Pemberton Memorial Operating Room National Historic Site of Canada
Victoria, British Columbia
(© Parks Canada/Parcs Canada, 2001)
1900 Fort Street, Victoria, British Columbia
Historic Sites and Monuments Act (R.S.C., 1985, c. H-4)
1896 to 1896
1918 to 1918
1896 to 1925
Event, Person, Organization:
Dr. John Chapman Davie
Pemberton Memorial Operating Room
Research Report Number:
2004-063, 2004-033, 2001-013
Approved Inscription: Royal Jubilee Hospital1900 Fort Street, Victoria, British Columbia
Constructed in 1896 and originally connected to the Royal Jubilee Hospital by a corridor, this operating room reflects the dramatic developments of the 19th century in medical knowledge and surgical techniques. Its easily cleaned ceramic tile floor, modern hot water system, and attached sterilizing room, derived from Joseph Lister's aseptic principles, helped to reduce post-operative infection and encouraged the undertaking of more complex surgeries. Its design marked the shift from the grand surgical amphitheatres of the Victorian era to the smaller operating rooms of the 20th century.
Description of Historic Place
The Pemberton Memorial Operating Room is located in the heart of the Royal Jubilee Hospital complex in Victoria. The site consists of an octagonal brick operating room built in 1896 and two sterilizing rooms, one original, the other added in 1918. The two sterilizing rooms comprise a single rectangular brick structure that is attached to a single wall facet of the octagonal operating room. Large windows, with sandstone lintels and concrete sills, dominate six facets of the exterior. A ventilation cupola graces the peak of the octagonal operating room roof, with a smaller ventilator located on the ridge of the hipped roof covering the sterilizing room section. The designation is limited to the existing building built in 1896 with its 1918 addition, within its footprint.
The Pemberton Memorial Operating Room was designated a national historic site of Canada in 2004 because: it is a rare surviving example of a surgical facility from the period of transition of hospitals from primarily charitable to scientific institutions; with its easily cleaned ceramic tile floor and radiused plaster walls, modern hot water system and attached sterilizing room, it illustrates the surgical practices of the 1890s, in particular the aseptic principles introduced by Joseph Lister; and, its design, octagonal in plan and without seating for viewers, represents an important shift from the grand surgical amphitheatres of the mid-19th century to the small operating suites of the 20th century.
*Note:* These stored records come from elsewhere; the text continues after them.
**config.mk**
```make
export PLATFORM = sky130hd
export DESIGN_NAME = dff_to_sr_bank_flat
export DESIGN_NICKNAME = d
export VERILOG_FILES = /design/src/rtl/dff_to_sr_pkg.sv /design/src/rtl/dff_to_sr_bank_if.sv /design/src/rtl/d2sr_bit_cell.sv /design/src/rtl/dff_to_sr_bank.sv /design/src/flat_wrapper.sv
export SDC_FILE = /design/constraint.sdc
export NUM_CORES = 1
export LEC_CHECK = 0
export CAP_MARGIN = 10
export CORE_MARGIN = 8
export CORE_UTILIZATION = 45
export CTS_CLUSTER_SIZE = 8
export DETAILED_ROUTE_END_ITERATION = 7
export PLACE_DENSITY = 0.78
export SYNTH_ARGS = -nofsm -noshare
export SYNTH_HDL_FRONTEND = slang
export SYNTH_SLANG_ARGS = --single-unit
```
**constraint.sdc**
```tcl
create_clock -name clk -period 1.6 [get_ports clk]
set_clock_uncertainty 0.05 [all_clocks]
set_input_delay 0.24 -clock clk [delete_from_list [all_inputs] [get_ports clk]]
set_output_delay 0.24 -clock clk [all_outputs]
set_load 0.01 [all_outputs]
```
===== config.mk =====
export PLATFORM = sky130hd
export DESIGN_NAME = d_mem_responder
export DESIGN_NICKNAME = d
export VERILOG_FILES = /design/src/rtl/d_mem_responder.sv
export SDC_FILE = /design/constraint.sdc
export NUM_CORES = 2
export LEC_CHECK = 0
export ABC_AREA = 1
export CAP_MARGIN = 10
export CORE_AREA = 2 2 488 490
export DETAILED_ROUTE_END_ITERATION = 7
export DIE_AREA = 0 0 490 492
export DONT_BUFFER_PORTS = 1
export HOLD_SLACK_MARGIN = 0.06
export PLACE_DENSITY_LB_ADDON = 0.12
export SETUP_SLACK_MARGIN = 0.4
export SLEW_MARGIN = 25
export SYNTH_ARGS = -nofsm -noshare
export SYNTH_HDL_FRONTEND = slang
export SYNTH_SLANG_ARGS = --single-unit

===== constraint.sdc =====
create_clock -name clock -period 5.7 [get_ports clock]
set_input_delay 0.855 -clock clock [delete_from_list [all_inputs] [get_ports clock]]
set_output_delay 0.855 -clock clock [all_outputs]
set_load 0.02 [all_outputs]
--- src/rtl/dmi_pkg.sv ---
// dmi_pkg: shared DMI op/resp codes, register map and debug-module field positions
package dmi_pkg;
  typedef enum logic [1:0] {OP_NOP = 2'd0, OP_READ = 2'd1, OP_WRITE = 2'd2, OP_RSVD = 2'd3} dmi_op_e;
  typedef enum logic [1:0] {S_IDLE, S_WAIT, S_RESP} dmi_state_e;
  localparam logic [1:0] RESP_OK = 2'd0;
  localparam logic [1:0] RESP_FAIL = 2'd2;
  localparam logic [6:0] A_DATA0 = 7'h04;
  localparam logic [6:0] A_DATA1 = 7'h05;
  localparam logic [6:0] A_DMCONTROL = 7'h10;
  localparam logic [6:0] A_DMSTATUS = 7'h11;
  localparam logic [6:0] A_ABSTRACTCS = 7'h16;
  localparam logic [6:0] A_COMMAND = 7'h17;
  localparam logic [6:0] A_PROGBUF0 = 7'h20;
  localparam logic [6:0] A_PROGBUF1 = 7'h21;
  localparam int DMC_HALTREQ = 31;
  localparam int DMC_RESUMEREQ = 30;
  localparam int DMC_NDMRESET = 1;
  localparam int DMC_DMACTIVE = 0;
  localparam int DMS_ALLRESUMEACK = 17;
  localparam int DMS_ALLRUNNING = 11;
  localparam int DMS_ALLHALTED = 9;
  localparam int DMS_AUTHENTICATED = 7;
  localparam logic [3:0] DMS_VERSION = 4'd2;
  localparam int ACS_BUSY = 12;
  localparam logic [4:0] ACS_PROGBUFSIZE = 5'd2;
  localparam logic [3:0] ACS_DATACOUNT = 4'd2;
  localparam logic [2:0] CMDERR_BUSY = 3'd1;
  localparam logic [2:0] CMDERR_HALTRESUME = 3'd4;
endpackage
The operating room was designed by noted Victoria architect John Teague in consultation with Dr. John Chapman Davie, the driving force behind the introduction of Lister’s theories of antiseptic surgery to Victoria. Incorporating elements of both 19th- and 20th-century design, this building illustrates the transition that was taking place in hospital design at this time. The structure was designed to provide a space that could be kept clean and provide a sterile environment, suitable for operation. The large windows that punctuated the walls of the operating theatre provided ample natural light while the ceramic tiled floors, plastered and painted walls could be easily cleaned, disinfected and well-ventilated with the aid of the modern plumbing, heating and ventilation systems. Although originally linked to the main hospital by a wooden corridor, the operating room is defined as a discrete form so as to minimize the risk of contamination from the outside. The site is currently surrounded by recently landscaped garden features and a parking lot that provide buffers between it and the larger modern hospital complex and a contemporary chapel.
Source: Historic Sites and Monuments Board of Canada, Minutes, December 2004.
Key elements relating to the heritage value of this site include: the relationship of the building to its surroundings as a discrete structure, separate from surrounding buildings; the massing and plan, including the octagonal form of the operating room, spatial relationship between the operating room and sterilization rooms, and roof profiles; the functional intent of the original design as expressed through large window and door openings, floor plan, roof vaulting; the original interior finishes suitable for a sterile operating theatre, notably the ceramic floor tiling, plastered and painted walls, plumbing and hot water system; the original exterior wall materials and detailing, notably the solid brick walls, rubble stone foundation, stone and concrete sills and lintels, boxed eaves, roof cupolas and chimney.